Vi confesso che ho qualche difficoltà a capire la ragione per cui diverse donne sentano l’urgenza di mostrare larghe porzioni di tette o di culo su Facebook, pratica che – capirete – può attirare soltanto grami e impenitenti segaioli, non di rado pure molesti, ma siamo in un paese libero e col proprio corpo, per carità, ognuno ci fa quel che crede.
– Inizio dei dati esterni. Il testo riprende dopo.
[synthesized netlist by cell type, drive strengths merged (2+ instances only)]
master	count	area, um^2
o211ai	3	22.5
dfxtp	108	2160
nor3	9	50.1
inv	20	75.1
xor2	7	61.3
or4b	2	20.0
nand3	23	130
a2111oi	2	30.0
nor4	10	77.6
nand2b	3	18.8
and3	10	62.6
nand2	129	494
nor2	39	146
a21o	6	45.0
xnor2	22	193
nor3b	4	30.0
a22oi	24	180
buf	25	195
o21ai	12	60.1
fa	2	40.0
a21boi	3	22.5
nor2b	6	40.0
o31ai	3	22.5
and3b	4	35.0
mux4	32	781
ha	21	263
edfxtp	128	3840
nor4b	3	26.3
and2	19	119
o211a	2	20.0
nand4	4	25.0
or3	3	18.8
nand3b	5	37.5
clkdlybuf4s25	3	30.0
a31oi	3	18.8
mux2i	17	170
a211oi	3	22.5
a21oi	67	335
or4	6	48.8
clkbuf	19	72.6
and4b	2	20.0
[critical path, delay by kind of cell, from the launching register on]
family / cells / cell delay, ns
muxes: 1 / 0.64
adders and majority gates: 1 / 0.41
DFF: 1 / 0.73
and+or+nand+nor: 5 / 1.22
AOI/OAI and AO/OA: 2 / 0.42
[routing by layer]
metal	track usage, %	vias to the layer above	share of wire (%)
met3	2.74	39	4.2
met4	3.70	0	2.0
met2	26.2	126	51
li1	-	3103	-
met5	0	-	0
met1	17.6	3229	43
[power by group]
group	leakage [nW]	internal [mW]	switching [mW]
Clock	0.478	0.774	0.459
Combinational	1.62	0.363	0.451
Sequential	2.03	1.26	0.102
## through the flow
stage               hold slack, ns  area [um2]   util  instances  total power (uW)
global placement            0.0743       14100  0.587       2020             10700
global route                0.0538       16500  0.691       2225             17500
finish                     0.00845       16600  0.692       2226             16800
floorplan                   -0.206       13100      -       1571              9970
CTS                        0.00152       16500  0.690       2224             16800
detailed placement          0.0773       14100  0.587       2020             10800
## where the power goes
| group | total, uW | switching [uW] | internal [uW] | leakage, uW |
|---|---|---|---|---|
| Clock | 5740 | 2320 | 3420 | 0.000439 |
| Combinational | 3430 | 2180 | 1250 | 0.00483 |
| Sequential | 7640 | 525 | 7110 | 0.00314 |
File: config.mk
export PLATFORM = sky130hd
export DESIGN_NAME = adc_result_word_and_clock_select
export DESIGN_NICKNAME = d
export VERILOG_FILES = /design/src/hdl/adc_pkg.sv /design/src/hdl/result_formatter.sv /design/src/hdl/word_buffer.sv /design/src/hdl/adc_result_word_and_clock_select.sv
export VERILOG_INCLUDE_DIRS = /design/src /design/src/hdl
export SDC_FILE = /design/constraint.sdc
export NUM_CORES = 1
export LEC_CHECK = 0
export ABC_AREA = 0
export BUFFER_PORTS_ARGS = -buffer_cell sky130_fd_sc_hd__buf_4
export CAP_MARGIN = 0
export CORE_ASPECT_RATIO = 1.1
export CORE_MARGIN = 5
export CORE_UTILIZATION = 40
export DETAILED_ROUTE_END_ITERATION = 8
export PLACE_DENSITY_LB_ADDON = 0.2
export SYNTH_ARGS = -nofsm -noshare
export SYNTH_HDL_FRONTEND = slang
export SYNTH_SLANG_ARGS = --single-unit
File: constraint.sdc
create_clock -name clk_i -period 5.5 [get_ports clk_i]
set_input_delay 0.825 -clock clk_i [delete_from_list [all_inputs] [get_ports clk_i]]
set_output_delay 0.825 -clock clk_i [all_outputs]
set_load 0.02 [all_outputs]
Quello che però ogni volta mi muove al riso sono gli alibi utilizzati in queste operazioni, quasi a doversi giustificare: “Nuovo taglio di capelli” e foto con reggiseno che non è a balconcino, è proprio a terrazza condonata. Oppure “Oggi mare” e immagine in costume davanti allo specchio di camera, diobòno, ma se lo scopo è far sapere dove vai, fattela in spiaggia la foto no? Poi ci sono quelle che non avendo proprio nessuna scusa valida per farti vedere le tette ci mettono un aforisma che non c’entra un cazzo: “Un giorno anche la guerra si inchinerà al suono di una chitarra.” (Jim Morrison) e accanto un decolleté che attraversando il solco del seno giunge più o meno al tessuto connettivo dell’endometrio. Cosa ci combina la guerra? Ma soprattutto dove l’hai infilata la chitarra? E niente, funziona così, tempo fa ve lo giuro ho visto una che ha messo una foto in mutande, messa a pecora con il busto sul letto e le ginocchia sul pavimento, con scritto: solidarietà ai terremotati. Magari mi sbaglio io, era un’esercitazione, l’avevano presa alla sprovvista e non aveva avuto tempo di vestirsi. Bella eh la libertà, capiamoci, per me la gente si può spoglia’ quanto ‘ni pare, ma tutte ‘ste scuse per chi sono? No perché a me mi va bene vedevvi gnude anche senza scomoda’ Bukowski e la Protezione Civile.